### The Glitch:

Due to its low efficiency and high emissions, an installer is asked to replace the outdoor wood-fired furnace shown in Figure 1, with a new cordwood gasification boiler.

The new boiler has a rated output of 150,000 Btu/h. The outdoor furnace is located about 100 feet from the indoor mechanical room. Two runs of 1” PEX connect the outdoor furnace with the remainder of the system. Due to existing landscaping, the installer plans to reuse the existing underground piping.

The new “near-boiler” is shown in Figure 2.

When the boiler is put into operation its temperature quickly climbs to the high limit setting of 200° F, the combustion fan turns off, and the air shutter closes, leaving a large amount of wood to smolder in the combustion chamber. All the circulators are nominal 1/25 HP and are running fine.

Can you determine why this is happening and propose a correction?

### The Fix:

The underlying issue is that heat isn’t being removed from the boiler as fast as it is being produced.  That’s why the boiler temperature rises rapidly, causing the high limit controls to close the air damper.  Without the proper air supply the fire smolders, creosote forms, and combustion efficiency tanks.

The solution is straightforward for anyone who knows how to determine a circuit flow rate requirement, calculate the corresponding head loss of the circuit, and use a pump curve.

If we assume the boiler needs to operate with a temperature gain of about 20° F at full fire, the necessary water flow rate between the boiler and load is calculated as follows:

flow rate = (150,000Btu/h)/(500x20)=15 gpm

The underground supply and return piping between the new boiler and the building total to about 200 feet. The corresponding head loss of a 200-foot-long circuit of 1” PEX at 15 gpm can be estimated from Figure 3.

At 15 gpm flow rate, the head loss is about 46 feet.

Even those who select their circulators based on “what’s on the truck today” know that this is way beyond what a typical 1/25 HP circulator can produce.
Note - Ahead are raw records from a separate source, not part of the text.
`src/fpm_regs.svh`:
```
// Offsets, fields, reset values and status codes of the multiplier block
`ifndef FPM_REGS_SVH
`define FPM_REGS_SVH

// Widest supported floating-point word
`define FPM_MAX_W          24

// Byte offsets
`define FPM_OFF_CTRL       4'h0
`define FPM_OFF_STATUS     4'h4
`define FPM_OFF_RESULT     4'h8
`define FPM_OFF_CONFIG     4'hC

// Control fields and reset value
`define FPM_CTRL_CAPTURE   0
`define FPM_CTRL_RESET     1'h1

// Status register fields
`define FPM_STAT_ST_LSB    0
`define FPM_STAT_NONEMPTY  8
`define FPM_STAT_FULL      9

// Result register fields
`define FPM_RES_ST_LSB     24
`define FPM_RES_VALID      31

// Config register fields
`define FPM_CFG_WIDTH_LSB  0
`define FPM_CFG_EXP_LSB    8
`define FPM_CFG_ACC        16
`define FPM_CFG_INREG      17
`define FPM_CFG_PIPE_LSB   20

// Result status codes
`define FPM_ST_NORM        2'h0
`define FPM_ST_ZERO        2'h1
`define FPM_ST_INF         2'h2
`define FPM_ST_UNDER       2'h3

// Bus responses
`define FPM_RESP_OKAY      2'h0
`define FPM_RESP_DECERR    2'h3

`endif

```
`src/fpm_pkg.sv`:
```
// Types shared by the multiplier block files
`include "fpm_regs.svh"
package fpm_pkg;
    // Value word, zero-extended from the configured width
    typedef logic [`FPM_MAX_W-1:0] fpm_word_type;

    // One result beat through pipe and buffer
    typedef struct packed {
        logic         valid;
        logic         load;
        logic [1:0]   status;
        fpm_word_type value;
    } fpm_beat_type;
endpackage

```
`src/fpm_buf.sv`:
```
// Small FIFO with valid/ready on both sides
`timescale 1ns/100ps
module fpm_buf #(
    parameter int WIDTH = 8,
    parameter int DEPTH = 2
) (
    input  wire logic             aclk,
    input  wire logic             aresetn,
    input  wire logic             in_valid,
    output logic                  in_ready,
    input  wire logic [WIDTH-1:0] in_data,
    output logic                  out_valid,
    input  wire logic             out_ready,
    output logic      [WIDTH-1:0] out_data
);
    localparam int IW = (DEPTH > 1) ? $clog2(DEPTH) : 1;
    localparam int CW = $clog2(DEPTH + 1);

    logic [WIDTH-1:0] mem [DEPTH];   // Entry storage
    logic [IW-1:0]    wr_idx;        // Next slot to fill
    logic [IW-1:0]    rd_idx;        // Oldest slot
    logic [CW-1:0]    count;         // Entries held

    wire push = in_valid && in_ready;
    wire pop  = out_valid && out_ready;

    assign in_ready  = (count != CW'(DEPTH));
    assign out_valid = (count != '0);
    assign out_data  = mem[rd_idx];

    // Storage write; no reset needed, guarded by count
    always_ff @(posedge aclk) begin
        if (push) begin
            mem[wr_idx] <= in_data;
        end
    end

    // Pointers wrap at DEPTH, which need not be a power of two
    always_ff @(posedge aclk) begin
        if (!aresetn) begin
            wr_idx <= '0;
            rd_idx <= '0;
            count  <= '0;
        end else begin
            if (push) begin
                wr_idx <= (wr_idx == IW'(DEPTH - 1)) ? '0 : wr_idx + 1'b1;
            end
            if (pop) begin
                rd_idx <= (rd_idx == IW'(DEPTH - 1)) ? '0 : rd_idx + 1'b1;
            end
            count <= count + CW'(push) - CW'(pop);
        end
    end
endmodule

```
`src/fpm_stage.sv`:
```
// One register stage with clock enable and synchronous active-low reset
`timescale 1ns/100ps
module fpm_stage #(
    parameter int WIDTH = 1
) (
    input  wire logic             aclk,
    input  wire logic             rst_n,
    input  wire logic             ce,
    input  wire logic [WIDTH-1:0] d,
    output logic      [WIDTH-1:0] q
);
    // Reset wins over enable
    always_ff @(posedge aclk) begin
        if (!rst_n) begin
            q <= '0;
        end else if (ce) begin
            q <= d;
        end
    end
endmodule

```
`src/fpm_top.sv`:
```
// Floating-point multiplier with optional accumulation and AXI4-Lite result port
// Behaviour
// - width is 16 or 24, default 16
// - exponent 5 or 8; 24 forces 8
// - no accumulation: result is plain product
// - restart high: drop accumulator, keep product
// - restart low: add product to previous result
// - restart strobe delayed alongside its operands
// - without accumulation restart strobe is ignored
// - each operand has own enable, shared reset
// - input registers add exactly one cycle
// - hidden input controls tie high internally
// - pipeline stages 0 to 4, default 0
// - latency is stages plus input register
// - hidden pipeline controls tie high internally
// - input reset is synchronous, active low
// - pipeline enable/reset also cover accumulator
// - two-bit status: normal, zero, infinity, underflow
`timescale 1ns/100ps
`include "fpm_regs.svh"
module fpm_top #(
    parameter int FP_WIDTH       = 16,
    parameter int EXP_SIZE       = 5,
    parameter bit ACCUM_EN       = 1'b0,
    parameter bit IN_REG_EN      = 1'b0,
    parameter bit HIDE_IN_CTRL   = 1'b0,
    parameter int PIPE_REGS      = 0,
    parameter bit HIDE_PIPE_CTRL = 1'b0,
    parameter int BUF_DEPTH      = 2
) (
    input  wire logic                aclk,
    input  wire logic                aresetn,
    // AXI4-Lite slave
    input  wire logic [3:0]          s_axi_awaddr,
    input  wire logic                s_axi_awvalid,
    output logic                     s_axi_awready,
    input  wire logic [31:0]         s_axi_wdata,
    input  wire logic [3:0]          s_axi_wstrb,
    input  wire logic                s_axi_wvalid,
    output logic                     s_axi_wready,
    output logic [1:0]               s_axi_bresp,
    output logic                     s_axi_bvalid,
    input  wire logic                s_axi_bready,
    input  wire logic [3:0]          s_axi_araddr,
    input  wire logic                s_axi_arvalid,
    output logic                     s_axi_arready,
    output logic [31:0]              s_axi_rdata,
    output logic [1:0]               s_axi_rresp,
    output logic                     s_axi_rvalid,
    input  wire logic                s_axi_rready,
    // Fabric operand side
    input  wire logic [FP_WIDTH-1:0] din_a,
    input  wire logic [FP_WIDTH-1:0] din_b,
    input  wire logic                din_valid,
    input  wire logic                acc_restart,
    input  wire logic                in_reg_a_ce,
    input  wire logic                in_reg_b_ce,
    input  wire logic                in_reg_rst_n,
    input  wire logic                pipe_ce,
    input  wire logic                pipe_rst_n,
    // Fabric result side
    output logic [FP_WIDTH-1:0]      dout,
    output logic [1:0]               dout_status,
    output logic                     dout_valid,
    output logic                     res_ready
);
    // Anything but 24 is 16; 24 forces 8 exponent bits
    localparam int W    = (FP_WIDTH == 24) ? 24 : 16;
    localparam int E    = (W == 24) ? 8 : ((EXP_SIZE == 8) ? 8 : 5);
    localparam int M    = W - 1 - E;
    localparam int NP   = (PIPE_REGS < 0) ? 0 : ((PIPE_REGS > 4) ? 4 : PIPE_REGS);
    localparam int BW   = $bits(fpm_pkg::fpm_beat_type);
    localparam logic [E-1:0]          EMAX = '1;
    localparam logic signed [E+1:0]   BIAS = (E+2)'((1 << (E - 1)) - 1);

    // Effective controls; hidden ones are tied high
    wire ce_a   = HIDE_IN_CTRL ? 1'b1 : in_reg_a_ce;
    wire ce_b   = HIDE_IN_CTRL ? 1'b1 : in_reg_b_ce;
    wire in_rn  = HIDE_IN_CTRL ? 1'b1 : in_reg_rst_n;
    wire p_ce   = HIDE_PIPE_CTRL ? 1'b1 : pipe_ce;
    wire p_rn   = HIDE_PIPE_CTRL ? 1'b1 : pipe_rst_n;
    // Block reset also clears every local register
    wire in_rst_n   = aresetn && in_rn;
    wire pipe_rst_n_all = aresetn && p_rn;

    // Multiply with truncation; denormal inputs flush to zero
    function automatic logic [W+1:0] fp_mul(input logic [W-1:0] a, input logic [W-1:0] b);
        logic              s;
        logic [E-1:0]      ea;
        logic [E-1:0]      eb;
        logic [2*M+1:0]    p;
        logic signed [E+1:0] ex;
        logic [M-1:0]      mr;
        s  = a[W-1] ^ b[W-1];
        ea = a[W-2:M];
        eb = b[W-2:M];
        p  = {1'b1, a[M-1:0]} * {1'b1, b[M-1:0]};
        ex = $signed({2'b00, ea}) + $signed({2'b00, eb}) - BIAS;
        if (p[2*M+1]) begin
            mr = p[2*M:M+1];
            ex = ex + (E+2)'(1);
        end else begin
            mr = p[2*M-1:M];
        end
        if (ea == '0 || eb == '0) begin
            fp_mul = {`FPM_ST_ZERO, s, {(W-1){1'b0}}};
        end else if (ea == EMAX || eb == EMAX || ex >= $signed({2'b00, EMAX})) begin
            fp_mul = {`FPM_ST_INF, s, EMAX, {M{1'b0}}};
        end else if (ex <= 0) begin
            fp_mul = {`FPM_ST_UNDER, s, {(W-1){1'b0}}};
        end else begin
            fp_mul = {`FPM_ST_NORM, s, ex[E-1:0], mr};
        end
    endfunction

    // Add with truncation; an exact cancel gives +0
    function automatic logic [W+1:0] fp_add(input logic [W-1:0] a, input logic [W-1:0] b);
        logic [W-1:0]        big;
        logic [W-1:0]        sml;
        logic [E-1:0]        d;
        logic [M+1:0]        mb;
        logic [M+1:0]        ms;
        logic [M+1:0]        sum;
        logic signed [E+1:0] ex;
        big = (a[W-2:0] >= b[W-2:0]) ? a : b;
        sml = (a[W-2:0] >= b[W-2:0]) ? b : a;
        d   = big[W-2:M] - sml[W-2:M];
        mb  = {2'b01, big[M-1:0]};
        ms  = {2'b01, sml[M-1:0]} >> d;
        sum = (big[W-1] == sml[W-1]) ? mb + ms : mb - ms;
        ex  = $signed({2'b00, big[W-2:M]});
        if (sum[M+1]) begin
            sum = sum >> 1;
            ex  = ex + (E+2)'(1);
        end
        for (int i = 0; i < M + 1; i++) begin
            if (!sum[M] && sum != '0) begin
                sum = sum << 1;
                ex  = ex - (E+2)'(1);
            end
        end
        if (big[W-2:M] == EMAX) begin
            fp_add = {`FPM_ST_INF, big[W-1], EMAX, {M{1'b0}}};
        end else if (sml[W-2:M] == '0) begin
            // Other operand zero: result is the larger
            fp_add = {(big[W-2:M] == '0) ? `FPM_ST_ZERO : `FPM_ST_NORM, big};
        end else if (sum == '0) begin
            fp_add = {`FPM_ST_ZERO, {W{1'b0}}};
        end else if (ex >= $signed({2'b00, EMAX})) begin
            fp_add = {`FPM_ST_INF, big[W-1], EMAX, {M{1'b0}}};
        end else if (ex <= 0) begin
            fp_add = {`FPM_ST_UNDER, big[W-1], {(W-1){1'b0}}};
        end else begin
            fp_add = {`FPM_ST_NORM, big[W-1], ex[E-1:0], sum[M-1:0]};
        end
    endfunction

    // Operand stage outputs
    logic [W-1:0] op_a;         // Operand A after optional register
    logic [W-1:0] op_b;         // Operand B after optional register
    logic [1:0]   op_tag;       // {valid, restart} after optional register

    // Restart dropped when accumulation is off
    wire restart_in = ACCUM_EN ? acc_restart : 1'b0;

    // Optional input registers, one per operand
    generate
        if (IN_REG_EN) begin : g_inreg
            fpm_stage #(.WIDTH(W)) u_reg_a (
                .aclk  (aclk),
                .rst_n (in_rst_n),
                .ce    (ce_a),
                .d     (din_a),
                .q     (op_a)
            );
            fpm_stage #(.WIDTH(W)) u_reg_b (
                .aclk  (aclk),
                .rst_n (in_rst_n),
                .ce    (ce_b),
                .d     (din_b),
                .q     (op_b)
            );
            // Restart and valid ride with the pair, so they need both enables
            fpm_stage #(.WIDTH(2)) u_reg_tag (
                .aclk  (aclk),
                .rst_n (in_rst_n),
                .ce    (ce_a && ce_b),
                .d     ({din_valid, restart_in}),
                .q     (op_tag)
            );
        end else begin : g_noinreg
            // No state at all in this path
            assign op_a   = din_a;
            assign op_b   = din_b;
            assign op_tag = {din_valid, restart_in};
        end
    endgenerate

    // Product beat entering the pipe
    wire [W+1:0] prod = fp_mul(op_a, op_b);
    fpm_pkg::fpm_beat_type pipe_in;
    assign pipe_in.valid  = op_tag[1];
    assign pipe_in.load   = op_tag[0];
    assign pipe_in.status = prod[W+1:W];
    assign pipe_in.value  = fpm_pkg::fpm_word_type'(prod[W-1:0]);

    // Pipeline chain; restart travels inside the beat
    wire [BW-1:0] chain [NP+1];
    assign chain[0] = pipe_in;
    generate
        for (genvar i = 0; i < NP; i++) begin : g_pipe
            fpm_stage #(.WIDTH(BW)) u_pipe (
                .aclk  (aclk),
                .rst_n (pipe_rst_n_all),
                .ce    (p_ce),
                .d     (chain[i]),
                .q     (chain[i+1])
            );
        end
    endgenerate
    fpm_pkg::fpm_beat_type pipe_out;
    assign pipe_out = chain[NP];
    wire [W-1:0] p_val = pipe_out.value[W-1:0];

    // Accumulate onto the stored previous result
    logic [W-1:0] acc_q;                                   // Accumulator register
    wire  [W+1:0] acc_sum = fp_add(p_val, acc_q);
    wire          take_prod = !ACCUM_EN || pipe_out.load;
    wire  [W-1:0] res_val = take_prod ? p_val : acc_sum[W-1:0];
    wire  [1:0]   res_st  = take_prod ? pipe_out.status : acc_sum[W+1:W];

    // Accumulator shares pipeline enable and reset
    generate
        if (ACCUM_EN) begin : g_acc
            fpm_stage #(.WIDTH(W)) u_acc (
                .aclk  (aclk),
                .rst_n (pipe_rst_n_all),
                .ce    (p_ce),
                .d     (res_val),
                .q     (acc_q)
            );
        end else begin : g_noacc
            assign acc_q = '0;
        end
    endgenerate

    // Straight out, so latency stays stages plus input register
    assign dout        = res_val;
    assign dout_status = res_st;
    assign dout_valid  = pipe_out.valid;

    // Register file state
    logic        cap_en;       // Copy results into the read buffer
    logic [3:0]  aw_addr_q;    // Held write address
    logic [31:0] w_data_q;     // Held write data
    logic [3:0]  w_strb_q;     // Held write strobes
    logic        aw_got;       // Write address taken
    logic        w_got;        // Write data taken

    // Read buffer; ready exported so fabric stalls rather than lose words
    fpm_pkg::fpm_beat_type buf_in;
    fpm_pkg::fpm_beat_type buf_out;
    logic                  buf_in_ready;
    logic                  buf_out_valid;
    assign buf_in.valid  = 1'b1;
    assign buf_in.load   = pipe_out.load;
    assign buf_in.status = res_st;
    assign buf_in.value  = fpm_pkg::fpm_word_type'(res_val);
    wire buf_push = dout_valid && cap_en && p_ce;
    assign res_ready = buf_in_ready || !cap_en;

    // Read side decode
    wire ar_hs    = s_axi_arvalid && s_axi_arready;
    wire rd_ctrl  = (s_axi_araddr == `FPM_OFF_CTRL);
    wire rd_stat  = (s_axi_araddr == `FPM_OFF_STATUS);
    wire rd_res   = (s_axi_araddr == `FPM_OFF_RESULT);
    wire rd_cfg   = (s_axi_araddr == `FPM_OFF_CONFIG);
    wire rd_hit   = rd_ctrl || rd_stat || rd_res || rd_cfg;
    wire buf_pop  = ar_hs && rd_res && buf_out_valid;

    fpm_buf #(.WIDTH(BW), .DEPTH(BUF_DEPTH)) u_buf (
        .aclk      (aclk),
        .aresetn   (aresetn),
        .in_valid  (buf_push),
        .in_ready  (buf_in_ready),
        .in_data   (buf_in),
        .out_valid (buf_out_valid),
        .out_ready (buf_pop),
        .out_data  (buf_out)
    );

    // Read data words
    wire [31:0] ctrl_word = 32'(cap_en) << `FPM_CTRL_CAPTURE;
    wire [31:0] stat_word = (32'(res_st) << `FPM_STAT_ST_LSB)
                          | (32'(buf_out_valid) << `FPM_STAT_NONEMPTY)
                          | (32'(!buf_in_ready) << `FPM_STAT_FULL);
    wire [31:0] res_word  = buf_out_valid ? ((32'(buf_out.value))
                          | (32'(buf_out.status) << `FPM_RES_ST_LSB)
                          | (32'h1 << `FPM_RES_VALID)) : 32'h0;
    wire [31:0] cfg_word  = (32'(W) << `FPM_CFG_WIDTH_LSB)
                          | (32'(E) << `FPM_CFG_EXP_LSB)
                          | (32'(ACCUM_EN) << `FPM_CFG_ACC)
                          | (32'(IN_REG_EN) << `FPM_CFG_INREG)
                          | (32'(NP) << `FPM_CFG_PIPE_LSB);
    wire [31:0] rd_word   = rd_ctrl ? ctrl_word :
                            rd_stat ? stat_word :
                            rd_res  ? res_word  :
                            rd_cfg  ? cfg_word  : 32'h0;

    // Write side decode
    wire do_write = aw_got && w_got && !s_axi_bvalid;
    wire wr_ctrl  = (aw_addr_q == `FPM_OFF_CTRL);
    wire wr_hit   = wr_ctrl || (aw_addr_q == `FPM_OFF_STATUS)
                  || (aw_addr_q == `FPM_OFF_RESULT) || (aw_addr_q == `FPM_OFF_CONFIG);

    assign s_axi_awready = !aw_got && !s_axi_bvalid;
    assign s_axi_wready  = !w_got && !s_axi_bvalid;
    assign s_axi_arready = !s_axi_rvalid;

    // Capture address and data in either order
    always_ff @(posedge aclk) begin
        if (!aresetn) begin
            aw_got    <= 1'b0;
            w_got     <= 1'b0;
            aw_addr_q <= 4'h0;
            w_data_q  <= 32'h0;
            w_strb_q  <= 4'h0;
        end else if (do_write) begin
            aw_got <= 1'b0;
            w_got  <= 1'b0;
        end else begin
            if (s_axi_awvalid && s_axi_awready) begin
                aw_got    <= 1'b1;
                aw_addr_q <= s_axi_awaddr;
            end
            if (s_axi_wvalid && s_axi_wready) begin
                w_got    <= 1'b1;
                w_data_q <= s_axi_wdata;
                w_strb_q <= s_axi_wstrb;
            end
        end
    end

    // Write effect and response; read-only registers answer OKAY
    always_ff @(posedge aclk) begin
        if (!aresetn) begin
            cap_en       <= `FPM_CTRL_RESET;
            s_axi_bvalid <= 1'b0;
            s_axi_bresp  <= `FPM_RESP_OKAY;
        end else if (do_write) begin
            if (wr_ctrl && w_strb_q[0]) begin
                cap_en <= w_data_q[`FPM_CTRL_CAPTURE];
            end
            s_axi_bvalid <= 1'b1;
            s_axi_bresp  <= wr_hit ? `FPM_RESP_OKAY : `FPM_RESP_DECERR;
        end else if (s_axi_bready) begin
            s_axi_bvalid <= 1'b0;
        end
    end

    // Read answer one cycle after address
    always_ff @(posedge aclk) begin
        if (!aresetn) begin
            s_axi_rvalid <= 1'b0;
            s_axi_rdata  <= 32'h0;
            s_axi_rresp  <= `FPM_RESP_OKAY;
        end else if (ar_hs) begin
            s_axi_rvalid <= 1'b1;
            s_axi_rdata  <= rd_word;
            s_axi_rresp  <= rd_hit ? `FPM_RESP_OKAY : `FPM_RESP_DECERR;
        end else if (s_axi_rready) begin
            s_axi_rvalid <= 1'b0;
        end
    end
endmodule

```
So, the problem is simply not enough circulator power. The flow rate established by the small 1/25 HP circulator isn’t carrying heat away from the boiler at a rate even close to the rate at which heat is being produced. This is why the boiler temperature quickly climbs to the high limit setting.

From the standpoint of flow, replacing the 1” PEX underground piping with at least 1.25” PEX would be desirable — although obviously costly and disruptive to the landscape. If this is ruled out, the only remaining solution is to use a more powerful circulator that can operate in the vicinity of 15 gpm at 46 feet of head.

There are several commercial scale circulators that could meet this requirement. However, 15 gpm at 46 feet of head represents a “steep” pump curve. One way to achieve steep pump curves is to put two smaller circulators in series. This doubles the head at any flow rate compared to the head available from a single circulator. Figure 4 shows the concept.

The “effective” pump curve for two 1/12 HP circulators connected in close-coupled series is shown in Figure 5.

Notice that the intersection of the pump curve and the head loss curve for the 200-foot-long circuit of 1” PEX falls at about 14 gpm (shown by the yellow square). This is where the system would reach hydraulic equilibrium if this particular circulator selection was used.

That flow rate is a bit lower than the previously calculated “target” flow rate of 15 gpm. Still, assuming that it’s OK to operate the boiler with a slightly higher temperature rise (e.g., about 21.4° F rather than 20° F), this is an acceptable solution.

The take away: 1/25 HP circulators are great for the typical flow and head requirements of residential zone circuits, but they don’t cut it when trying to stay ahead of a 150,000 Btu/h boiler pumping through a relatively long and undersized piping system.